Personal information
- Born: May 1, 1942 Roseburg, Oregon, U.S.
- Died: May 15, 2007 (aged 65) Bigfork, Montana, U.S.
- Height: 5 ft 6 in (1.68 m)

Skiing career
- Sport: Alpine skiing
- Retired: August 1966 (age 24)
- Disciplines: Downhill, giant slalom, slalom, combined

Olympics
- Teams: 1 – (1964)
- Medals: 2 (0 gold)

World Championships
- Teams: 3 – (1962, 1964, 1966)
- Medals: 2 (0 gold)

Medal record
Women's alpine skiing
Representing the United States
Olympic Games
| Silver medal – second place | 1964 Innsbruck | Giant slalom |
| Bronze medal – third place | 1964 Innsbruck | Slalom |

= Jean Saubert =

American alpine skier

Jean Marlene Saubert (May 1, 1942 – May 14, 2007) was an alpine ski racer from the United States. She won two medals in the 1964 Winter Olympics at Innsbruck, Austria. After graduating from college, Saubert became an educator.

==Early life==
Born in Roseburg, Oregon, Saubert grew up in Cascadia and graduated from Lakeview High School in 1960. She learned to ski at Hoodoo Butte and raced competitively at Mount Hood and Mount Bachelor.

==Racing career==
In 1962, Saubert earned a spot on the U.S. Ski Team and her first international competition was the 1962 World Championships in Chamonix, France, where she finished sixth in the giant slalom. In 1963 and 1964, she was the U.S. downhill and giant slalom champion, and also won the slalom and combined national championships in 1964. She won a total of 8 U.S. championships in her racing career.
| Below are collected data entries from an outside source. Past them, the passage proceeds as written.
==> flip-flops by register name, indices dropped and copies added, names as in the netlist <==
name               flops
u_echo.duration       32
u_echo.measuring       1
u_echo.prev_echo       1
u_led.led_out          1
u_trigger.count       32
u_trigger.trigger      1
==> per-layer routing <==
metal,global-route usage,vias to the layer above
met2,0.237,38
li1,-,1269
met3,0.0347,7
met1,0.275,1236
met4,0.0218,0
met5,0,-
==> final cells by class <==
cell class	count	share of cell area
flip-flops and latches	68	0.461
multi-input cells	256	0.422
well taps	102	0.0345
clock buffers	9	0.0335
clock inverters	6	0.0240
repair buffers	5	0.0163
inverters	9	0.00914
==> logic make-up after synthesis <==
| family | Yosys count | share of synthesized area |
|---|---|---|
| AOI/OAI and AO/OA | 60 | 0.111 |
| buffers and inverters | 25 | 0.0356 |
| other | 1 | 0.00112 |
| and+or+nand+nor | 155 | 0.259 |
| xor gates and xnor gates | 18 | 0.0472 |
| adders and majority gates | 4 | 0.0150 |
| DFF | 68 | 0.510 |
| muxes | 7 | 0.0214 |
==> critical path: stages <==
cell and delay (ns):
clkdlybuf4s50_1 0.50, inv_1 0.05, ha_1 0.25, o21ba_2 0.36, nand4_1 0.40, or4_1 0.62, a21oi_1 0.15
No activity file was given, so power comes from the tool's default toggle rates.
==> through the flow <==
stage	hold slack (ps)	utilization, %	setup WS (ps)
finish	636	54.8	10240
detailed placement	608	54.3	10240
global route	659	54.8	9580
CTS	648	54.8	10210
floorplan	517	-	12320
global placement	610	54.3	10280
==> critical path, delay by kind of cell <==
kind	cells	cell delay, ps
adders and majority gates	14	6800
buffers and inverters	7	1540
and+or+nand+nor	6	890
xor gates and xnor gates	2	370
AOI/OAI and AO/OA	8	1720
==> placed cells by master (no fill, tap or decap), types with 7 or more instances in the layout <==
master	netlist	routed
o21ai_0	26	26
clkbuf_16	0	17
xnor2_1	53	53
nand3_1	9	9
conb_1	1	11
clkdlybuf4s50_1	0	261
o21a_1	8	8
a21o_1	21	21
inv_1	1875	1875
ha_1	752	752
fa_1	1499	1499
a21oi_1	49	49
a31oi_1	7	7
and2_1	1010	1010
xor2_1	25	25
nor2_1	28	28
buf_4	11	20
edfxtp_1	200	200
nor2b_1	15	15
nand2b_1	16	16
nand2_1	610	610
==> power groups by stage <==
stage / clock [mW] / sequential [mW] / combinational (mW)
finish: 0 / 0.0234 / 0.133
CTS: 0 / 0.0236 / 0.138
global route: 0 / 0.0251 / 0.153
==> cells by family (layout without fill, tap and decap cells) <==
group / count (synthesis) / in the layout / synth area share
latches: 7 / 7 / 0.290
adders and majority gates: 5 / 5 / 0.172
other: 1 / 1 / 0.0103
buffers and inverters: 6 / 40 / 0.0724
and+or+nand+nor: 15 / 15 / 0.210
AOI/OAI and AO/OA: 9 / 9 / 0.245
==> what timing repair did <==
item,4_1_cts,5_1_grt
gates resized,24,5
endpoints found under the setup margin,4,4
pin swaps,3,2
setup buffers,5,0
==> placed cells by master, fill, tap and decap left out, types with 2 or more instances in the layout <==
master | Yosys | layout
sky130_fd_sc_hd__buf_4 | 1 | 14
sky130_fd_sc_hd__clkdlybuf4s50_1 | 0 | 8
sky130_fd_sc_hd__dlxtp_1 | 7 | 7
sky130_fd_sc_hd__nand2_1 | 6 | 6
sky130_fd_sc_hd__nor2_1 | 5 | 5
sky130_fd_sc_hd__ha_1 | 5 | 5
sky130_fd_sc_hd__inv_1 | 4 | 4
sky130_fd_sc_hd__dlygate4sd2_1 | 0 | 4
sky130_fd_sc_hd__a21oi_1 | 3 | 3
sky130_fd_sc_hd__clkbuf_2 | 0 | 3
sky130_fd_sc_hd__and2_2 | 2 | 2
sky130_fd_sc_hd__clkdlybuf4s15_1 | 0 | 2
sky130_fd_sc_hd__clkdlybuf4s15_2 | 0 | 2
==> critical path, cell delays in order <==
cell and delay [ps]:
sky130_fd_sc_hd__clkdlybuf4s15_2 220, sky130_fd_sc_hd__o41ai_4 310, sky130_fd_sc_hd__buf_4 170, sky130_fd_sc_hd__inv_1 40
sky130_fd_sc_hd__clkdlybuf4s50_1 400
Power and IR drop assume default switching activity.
==> design/flow/design.v <==
module asciicode(
    input light,
    input clk,
    input resetn,
    input [7:0] scancode,
    output reg [7:0] ascii,
    output reg [7:0] seg2,
    output reg [7:0] seg3
);
wire [7:0] ascii1;
always @(posedge clk or negedge resetn) begin
    if (~resetn) begin
        ascii <= 8'hFF;   
    end
    else begin
        if(scancode != 8'hf0)begin
        case(scancode)
        8'h45:ascii <= 8'h30;
        8'h16:ascii <= 8'h31;
        8'h1e:ascii <= 8'h32;
        8'h26:ascii <= 8'h33;
        8'h25:ascii <= 8'h34;
        8'h2e:ascii <= 8'h35;
        8'h36:ascii <= 8'h36;
        8'h3d:ascii <= 8'h37;
        8'h3e:ascii <= 8'h38;
        8'h46:ascii <= 8'h39;
        8'h1c:ascii <= 8'h61;
        8'h32:ascii <= 8'h62;
        8'h21:ascii <= 8'h63;
        8'h23:ascii <= 8'h64;
        8'h24:ascii <= 8'h65;
        8'h2b:ascii <= 8'h66;
        8'h34:ascii <= 8'h67;
        8'h33:ascii <= 8'h68;
        8'h43:ascii <= 8'h69;
        8'h3b:ascii <= 8'h6a;
        8'h42:ascii <= 8'h6b;
        8'h4b:ascii <= 8'h6c;
        8'h3a:ascii <= 8'h6d;
        8'h31:ascii <= 8'h6e;
        8'h44:ascii <= 8'h6f;
        8'h4d:ascii <= 8'h70;
        8'h15:ascii <= 8'h71;
        8'h2d:ascii <= 8'h72;
        8'h1b:ascii <= 8'h73;
        8'h2c:ascii <= 8'h74;
        8'h3c:ascii <= 8'h75;
        8'h2a:ascii <= 8'h76;
        8'h1d:ascii <= 8'h77;
        8'h22:ascii <= 8'h78;
        8'h35:ascii <= 8'h79;
        8'h1a:ascii <= 8'h7a;
        default:
            ascii <= 8'hff;
    endcase
        end
        else
            ascii <= 8'hff;
    end
end
    assign ascii1 = ascii;
my_seg seg_inst(
    .light(light),
    .in(ascii1),
    .out1(seg2),
    .out2(seg3)
);
endmodule
module my_seg(
    input light,     
    input [7:0] in,
    output reg [7:0] out1,out2
);   
    reg [15:0] in_r; 
    always @(*) begin
    if(!light)  begin
    in_r[7:0] = {4'b0001, in[3:0]};   
    in_r[15:8] = {4'b0001, in[7:4]};  
    end
    else begin
    in_r[7:0] = {4'b0000, in[3:0]};  
    in_r[15:8] = {4'b0000, in[7:4]};  
    end
    end
    trans my_trans1(
        .in(in_r[7:0]),
        .out(out1)
    );
    trans my_trans2(
        .in(in_r[15:8]),
        .out(out2)
    );
endmodule
module trans(
    input [7:0] in,  
    output reg [7:0] out
);
    always @(*) begin
        case(in)
            0:out = {4'b0000,4'b0010};
            1:out = {4'b1001,4'b1110};
            2:out = {4'b0010,4'b0100};
            3:out = {4'b0000,4'b1100};
            4:out = {4'b1001,4'b1000};
            5:out = {4'b0100,4'b1000};
            6:out = {4'b0100,4'b0000};
            7:out = {4'b0001,4'b1110};
            8:out = {4'b0000,4'b0000};
            9:out = {4'b0000,4'b1000};
            10:out = {4'b0001,4'b0000};
            11:out = {4'b1100,4'b0000};
            12:out = {4'b0110,4'b0010};
            13:out = {4'b1000,4'b0100};
            14:out = {4'b0110,4'b0000};
            15:out = {4'b0111,4'b0000};
            default:
                out = 8'b11111111;
        endcase
    end
endmodule
==> design/flow/run.sh <==
#!/bin/bash
# OpenROAD 26Q1-2900-gdf79404cd8, Yosys 0.63+post, stock flow scripts
make -C /OpenROAD-flow-scripts/flow DESIGN_CONFIG=/design/flow/config.mk WORK_HOME=/design/flow/orfs finish
==> design/flow/config.mk <==
export PLATFORM = sky130hd
export DESIGN_NAME = asciicode
export DESIGN_NICKNAME = asciicode
export VERILOG_FILES = /design/flow/design.v
export SDC_FILE = /design/flow/constraint.sdc
export NUM_CORES = 4
export LEC_CHECK = 1
export CORE_AREA = 10 10 85 85
export DIE_AREA = 0 0 95 95
==> design/flow/constraint.sdc <==
current_design asciicode

set clk_period 1.6
set clk_io_pct 0.2

create_clock -name clk0 -period $clk_period [get_ports {clk}]

set non_clock_inputs [all_inputs -no_clocks]
set_input_delay [expr $clk_period * $clk_io_pct] -clock clk0 $non_clock_inputs
set_output_delay [expr $clk_period * $clk_io_pct] -clock clk0 [all_outputs]
==> CHANGELOG.md <==
### Changed

* Minimum clock period after layout at 1880 ps
* Power Dens Cells at 406 mW/mm^2
* Sum Neg Setup Slack at -1690 ps
* Die area at 0.00903 mm^2
* GRT Residual Overflow at 0
* Area leader, netlist: ha_1
* Via-to-Cell Ratio at 4.90
* First-pass GRT wire length at 7.85 mm
* Sw Ratio at 33.0%
* Hold Path Class: primary input to asynchronous set/reset pin
* Post-synth area hogs: ha_1 (18%), dfstp_2 (14%), nand2_1 (5.7%)
* Top area contributor share at 18.0%
* Status: complete, but fails checks
* Maxcap violations at 0
* Final hold violations at 0
* Clock Path Buffers at 2
* DP Wirelength at 3.48 mm
* Crit-path max FO at 3
* Total tool warning count at 43
* Vias in the first global route at 1666
* Setup crit start kind: flip-flop
* Post-Syn Instances at 179
* Core Box Area at 0.00547 mm^2
* WL/cell at 13.3 um
* Fill count at 509
* Unique masters post-synth at 53
* Final WS setup at -281 ps
* Largest registers: ascii: 7 flops
* Largest Register: ascii
* Initial DRC count at 69
* IO Pins at 35
* Ys cells at 179
* ANT cells at 0
* Initial antenna violation count at 0
* Pleak at 1.17 nW
* Sequential share of power at 19.7%
* #FFs+latches synth at 7
* Highest Clock Rate at 0.532 GHz
* Share of layout cells above drive strength 1 at 53.2%
* Async SR Flop Fraction at 100%
* Crit path launch: ascii[1]
* DP Area at between 0.002 and 0.0025 mm^2
* Cell count after placement at between 300 and 400
* Ys Warns at 3
* Tightest Pin Transition at ~500 ps
* RSZ-0062 raised after global routing: yes
* YS chip area at 0.00132 mm^2
* Finished Layout Cells at 356
* Top_reg_cell synth: dfstp_2
* TritonCTS Buffers at 3
* Post-Route WL at roughly 4.7 mm
* CTS Sinks at 7
* Switching power at 0.348 mW
* Critical path data required time at 1280 ps
* Combinational share of power at 57.7%
* Clk root buf: clkbuf_8
* CP Class: flip-flop to output pin
* CP arrival at between 1500 and 2000 ps
* Design area at 0.00259 mm^2
* Failing checks: negative setup slack
* DR vias at ~1.7k
* Logic area at about 0.0012 mm^2
* Cell Rows at 27
* Worst-path clk slew at 40 ps
* Max-slew headroom at 66.0%
* CP Capture Type: output pin
* Max IR drop VDD at around 0.20 mV
* Drt first pass iters at 4
* Final setup violation count at 12
* P&R area growth vs syn at 96.4%
* Clock power share at 22.6%
* Largest net degree at the start of global routing at 14
* Post-synth EDFFs at 0
* Final core occ at 47.4%
* Pins Over Slew Limit at 0
* Gr usage total at 10.3%
* Chip height at 95 um
* Fp util at between 20 and 25%
* Reg area at ~180 um^2
* Syn_area_per_cell at 7.37 um^2
* Int Power at 0.706 mW
* Synthesized cell area at 0.00132 mm^2
* H-tree depth at 1
* Die X at 95 um
* Largest register FFs at 7
* Gpl congestion at between 0.9 and 1
* I/O Buffers at 33
* Detailed-route DRC error count at 0
* Fin crit share at 118%
* CTS tree: built
* ANT nets after route at 0
* Seq share, synth at 13.9%
* Hold buffer count at cts at 0
==> synthesized netlist by cell type (all sizes together), types with 2 or more instances <==
cell type and count:
o21a 2, nor3 2, clkbuf 8, a31oi 5
nand2 20, and2 2, a211oi 3, o2111ai 2
a21o 4, buf 5, o311ai 2, o221ai 4
nor2b 2, mux2i 3, o21ai 14, nand4 2
ha 19, o211ai 4, nand2b 2, a21oi 13
nor2 13, dfstp 7, inv 17
==> layout by cell type (no fill, tap or decap), drive strengths merged, types with 6 or more instances in the layout <==
| cell type | count |
|---|---|
| o21ai | 14 |
| buf | 96 |
| a21oi | 13 |
| dfstp | 7 |
| clkdlybuf4s50 | 6 |
| nor2 | 13 |
| clkbuf | 6 |
| ha | 19 |
| nand2 | 20 |
| dlygate4sd2 | 7 |
| inv | 17 |
==> layer usage <==
| metal | part of all wire (%) | up-vias | wire length [um] | track usage (%) |
|---|---|---|---|---|
| met5 | 0 | - | 0 | 0 |
| li1 | - | 864 | - | - |
| met2 | 47 | 77 | 2220 | 18.1 |
| met1 | 45 | 796 | 2130 | 13.1 |
| met4 | 1.0 | 0 | 48 | 1.50 |
| met3 | 7.5 | 6 | 354 | 1.76 |
==> per-stage QoR <==
| stage | hold WS, ps | power [mW] | worst slack (ps) |
|---|---|---|---|
| 4_1_cts | 619 | 1.00 | -252 |
| 3_3_place_gp | 851 | 0.699 | -645 |
| 2_1_floorplan | 172 | 0.420 | -164 |
| 3_5_place_dp | 853 | 0.697 | -676 |
| 5_1_grt | 641 | 1.14 | -337 |
| 6_report | 598 | 1.05 | -281 |
==> what timing repair did <==
action                                  CTS  global route
resized                                 120            36
buffers inserted                         22             4
gates cloned                              0             0
endpoints found under the hold margin     0             0
pin swaps                                22            20
endpoints found under the setup margin   30            22
==> layout make-up <==
cell class	count	share of cell area, %
clock buffers	4	1.74
inverters	17	2.94
multi-input cells	142	47.8
flip-flops and latches	7	7.09
well taps	72	3.47
repair buffers	114	37.0
==> power by group through the flow <==
stage / Clock, mW / Combinational [mW] / Sequential [mW]
CTS: 0.243 / 0.552 / 0.207
global route: 0.262 / 0.670 / 0.209
finish: 0.238 / 0.608 / 0.208
==> kinds of logic after synthesis <==
group,after synthesis,synth area share (%)
xor gates and xnor gates,1,0.664
DFF,7,13.9
muxes,4,3.41
and+or+nand+nor,52,19.3
other,1,0.284
buffers and inverters,30,10.8
AOI/OAI and AO/OA,65,33.6
adders and majority gates,19,18.0
==> how the worst max path moves through the flow <==
stage | endpoint | slack (ps) | cells after the start
after CTS | seg2[4] | -250 | 6
after global routing | seg2[4] | -340 | 6
final | seg2[4] | -280 | 6
==> critical path, stage by stage (launching register included) <==
cell and delay (ps):
dfstp_2 530, inv_2 70, ha_4 260, nor2b_4 140, nand3b_1 120, o211ai_1 100
buf_2 120
Power figures rest on the tool's default switching activity, not on a simulated workload.
### flow/config.mk
export PLATFORM = sky130hd
export DESIGN_NAME = keycode
export DESIGN_NICKNAME = keycode
export VERILOG_FILES = /design/flow/design.v
export SDC_FILE = /design/flow/constraint.sdc
export NUM_CORES = 4
export LEC_CHECK = 1
export CORE_AREA = 10 10 70 70
export DIE_AREA = 0 0 80 80
### flow/constraint.sdc
current_design keycode

set clk_period 2.1
set clk_io_pct 0.2

create_clock -name clk0 -period $clk_period

set non_clock_inputs [all_inputs -no_clocks]
set_input_delay [expr $clk_period * $clk_io_pct] -clock clk0 $non_clock_inputs
set_output_delay [expr $clk_period * $clk_io_pct] -clock clk0 [all_outputs]
### flow/design.v
module keycode(
    input light,
    input clk, resetn,
    input [7:0] scancode,
    output reg [7:0] seg1, seg0
);
wire [7:0] scancode2;
assign scancode2 = scancode;
my_seg seg_inst(
    .light(light),
    .in(scancode2),
    .out1(seg0),
    .out2(seg1)
);
endmodule
module my_seg(
    input light,     
    input [7:0] in,
    output reg [7:0] out1,out2
);   
    reg [15:0] in_r; 
    always @(*) begin
    if(!light)  begin
    in_r[7:0] = {4'b0001, in[3:0]};   
    in_r[15:8] = {4'b0001, in[7:4]};  
    end
    else begin
    in_r[7:0] = {4'b0000, in[3:0]};  
    in_r[15:8] = {4'b0000, in[7:4]};  
    end
    end
    trans my_trans1(
        .in(in_r[7:0]),
        .out(out1)
    );
    trans my_trans2(
        .in(in_r[15:8]),
        .out(out2)
    );
endmodule
module trans(
    input [7:0] in,  
    output reg [7:0] out
);
    always @(*) begin
        case(in)
            0:out = {4'b0000,4'b0010};
            1:out = {4'b1001,4'b1110};
            2:out = {4'b0010,4'b0100};
            3:out = {4'b0000,4'b1100};
            4:out = {4'b1001,4'b1000};
            5:out = {4'b0100,4'b1000};
            6:out = {4'b0100,4'b0000};
            7:out = {4'b0001,4'b1110};
            8:out = {4'b0000,4'b0000};
            9:out = {4'b0000,4'b1000};
            10:out = {4'b0001,4'b0000};
            11:out = {4'b1100,4'b0000};
            12:out = {4'b0110,4'b0010};
            13:out = {4'b1000,4'b0100};
            14:out = {4'b0110,4'b0000};
            15:out = {4'b0111,4'b0000};
            default:
                out = 8'b11111111;
        endcase
    end
endmodule
### flow/run.sh
#!/bin/bash
# OpenROAD 26Q1-2900-gdf79404cd8, Yosys 0.63+post, stock flow scripts
make -C /OpenROAD-flow-scripts/flow DESIGN_CONFIG=/design/flow/config.mk WORK_HOME=/design/flow/orfs finish
==> flow_summary.toml <==
# flow metrics
[flow_run]
log.warning_count = 46
drv_cap = 0

[synthesis]
ys_sh_xor_pct = 0
common_cells = "14 x ha_1, 7 x inv_1, 6 x mux2i_1"
synthTopCellsByArea = "ha_1 31%, mux2i_1 11%, o211ai_1 6.7%"
synth_chip_area_um2 = 561.8
yosysCellCount = 73
syn_area_um2 = 561.8
yosysTopAreaCellShare_pct = 31.18
synthSimpleGateAreaFrac_pct = 16.04
ys_sh_aoi_pct = 27.17
synth.logic.top_family = "adder cells"
top_area_cell = "ha_1"
seq_area_frac_synth_pct = 0
mux_area_share_pct = 15.37
synth_area_per_cell_um2 = 7.696
postSynthCellCount = 73
synthDistinctLibCells = 30
ys_warn_count = 2
top_cell = "ha_1"
adder_share_pct = 31.18

[detailed_routing]
first_pass_iters = 4
wl_mm = 2.071
avgViaCountPerCell = 4.227
ant_nets = 0
drt_iter0_drc = 28
num_vias = 727
drc = 0
wl_per_cell_um = 12.04
antenna-diode-count = 0

[power_and_ir_drop]
p_leak_nw = 0.5553
ir_drop_mv = 0.08004
internal_power_w = 0.0001170
p_sw_w = 0.00008071
p_per_area_nw_per_um2 = 174.0
p_clk_share_pct = 0
comb_power_share_pct = 100.0
pwr-share-seq_pct = 0
p_sw_share_pct = 40.82

[setup_path]
critPathMaxStageDelay_ns = 0.30
endpoint_kind = "output pin"
startpoint_type = "input port"
cp.required_ns = 1.68
critical_path.cell_chain = "clkdlybuf4s15_2 > buf_6 > ha_1 > mux2_1 > nand2_1 > o311ai_2 > clkdlybuf4s15_1"
cp_max_fo = 5
crit_arrival_ns = 1.63
worst-setup-path-type = "in -> out"
critPathSlowestCell = "mux2_1"
worst-path-buf-inv = 3
critPathTopFamily = "buffers and inverters"

[place]
place_inst = 166
portBuffers = 25
gp_congestion = 0.8144
dp_slack_ns = -0.5615
dp_hpwl_mm = 1.638

[floorplanning]
core_area_um2 = 3416
die_x_um = 80
ioPinCount = 27
rows = 21
die_height_um = 80
dieArea_um2 = 6400
fp_util_pct = 16.45

[timing]
timing.fmax_mhz = 487.2
drv_slew = 0
worst_slew_pin_slew_ns = 0.2575
maxSlewHeadroom_pct = 82.80
finalHoldViolCount = 0
fin_crit_ns = 2.053
fin_crit_sh_pct = 97.74
setup_violations = 0
worst_slack_ns = 0.04741
grt_setup_unrepaired = "no"

[run_status]
status = "finished, final reports clean"

[hold_path]
hold_path_class = "in -> out"

[global_routing]
overflow = 0
busiest_layer = "met2"
met2_usage_pct = 11.24
antenna_found_initial = 0
grt_max_degree = 12
use_met1_pct = 7.713
grt_pass1_vias = 751
grt_use_total_pct = 6.211
grt_pass1_wl_mm = 3.394
use_met3_pct = 1.364

[layout]
seq_area_um2 = 0
nFlopsAndLatches = 0
fin_util_pct = 33.26
drive_gt1_share_pct = 41.27
nFillCells = 372
area_growth_pct = 102.2
clkbuf_count = 0
fin_cells = 172

[clocking]
cts_hold_buf = 0
[power groups by stage]
stage / Sequential [W] / Combinational (W) / Clock [W]
4_1_cts: 0 / 0.000196 / 0
5_1_grt: 0 / 0.000220 / 0
6_report: 0 / 0.000198 / 0
[cells in the final DEF, fill, tap and decap left out, types with 2 or more instances in the layout]
cell type,instances
a31oi_1,2
buf_2,2
buf_4,29
buf_6,3
clkdlybuf4s15_1,2
clkdlybuf4s50_1,2
dlygate4sd2_1,14
dlymetal6s2s_1,3
ha_1,10
ha_2,2
ha_4,2
inv_1,2
inv_2,5
mux2i_1,6
nand2_1,5
nand3_1,2
nor2_1,4
nor3_1,2
o211ai_1,5
o21ai_1,3
o221ai_1,3
[worst paths after layout]
| kind | cells after the start | to | slack, ns | startpoint |
|---|---|---|---|---|
| max | 7 | seg1[3] | 0.05 | scancode[4] |
| min | 5 | seg0[6] | 1.40 | scancode[0] |
[worst min-delay path, stage by stage]
cell             delay (ns)
buf_4                  0.11
buf_4                  0.11
a31oi_1                0.07
o21ai_1                0.08
clkdlybuf4s15_1        0.18
[layer usage]
metal | part of all wire, % | vias to the layer above
li1 | - | 372
met1 | 46 | 339
met2 | 49 | 16
met3 | 5.0 | 0
met4 | 0 | 0
met5 | 0 | -
[stage by stage]
| step | TNS [ns] | hold WS [ns] | power (W) | instance area [um2] |
|---|---|---|---|---|
| final | 0 | 1.399 | 0.0001977 | 1136 |
| after global routing | 0 | 1.430 | 0.0002198 | 1136 |
| after CTS | 0 | 1.410 | 0.0001963 | 1115 |
| after detailed placement | -6.569 | 1.942 | 0.0001951 | 1054 |
| after global placement | -6.618 | 1.959 | 0.0001949 | 1054 |
| after floorplan | 0 | 0.8849 | 0.00007075 | 561.8 |
[repair_timing]
action / CTS / global route
setup buffers: 2 / 3
gates resized: 46 / 8
gates cloned: 1 / 0
endpoints found under the setup margin: 14 / 8
pin swaps: 6 / 4
[layout make-up]
| type | count | area (um2) | share of cell area (%) |
|---|---|---|---|
| multi-input cells | 61 | 554.3 | 48.79 |
| repair buffers | 58 | 498.0 | 43.83 |
| well taps | 46 | 57.56 | 5.066 |
| inverters | 7 | 26.28 | 2.313 |
[logic make-up (layout without fill, tap and decap cells)]
logic type / after synthesis / count (layout)
AND/OR/NAND/NOR: 18 / 18
buffers and inverters: 12 / 65
AND-OR/OR-AND: 21 / 21
adder cells (fa/ha/maj): 14 / 14
multiplexers: 8 / 8
No activity file was given, so power comes from the tool's default toggle rates.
At the 1964 Winter Olympics in Innsbruck, Saubert won a bronze medal in the slalom and a silver medal in the giant slalom, losing only to French sisters Christine and Marielle Goitschel. Saubert was the only multiple medal winner for the U.S. in those Olympics, and her medals represented two of the six medals won by the entire United States team. Two years later, Saubert finished fourth in the slalom at the 1966 World Championships in Portillo, Chile. Following the world championships, held in August, Saubert retired from international competition at age 24.

==Post-competition life==
Saubert returned to Oregon and graduated from Oregon State University in Corvallis in 1966. She joined the Church of Jesus Christ of Latter-day Saints and earned a master's degree at Brigham Young University in Provo, Utah. While in Utah, she taught physical education training and worked as a ski instructor for several years before moving back to Oregon, where she taught elementary school in Hillsboro.

Saubert was inducted into the National Ski Hall of Fame in 1976, and the Oregon Sports Hall of Fame in 1983. She was chosen to be one of the torchbearers for the 2002 Winter Olympics in Salt Lake City, Utah.

Saubert was diagnosed with breast cancer in 2001, and died of the disease at age 65 in Bigfork, Montana where she lived, on May 14, 2007.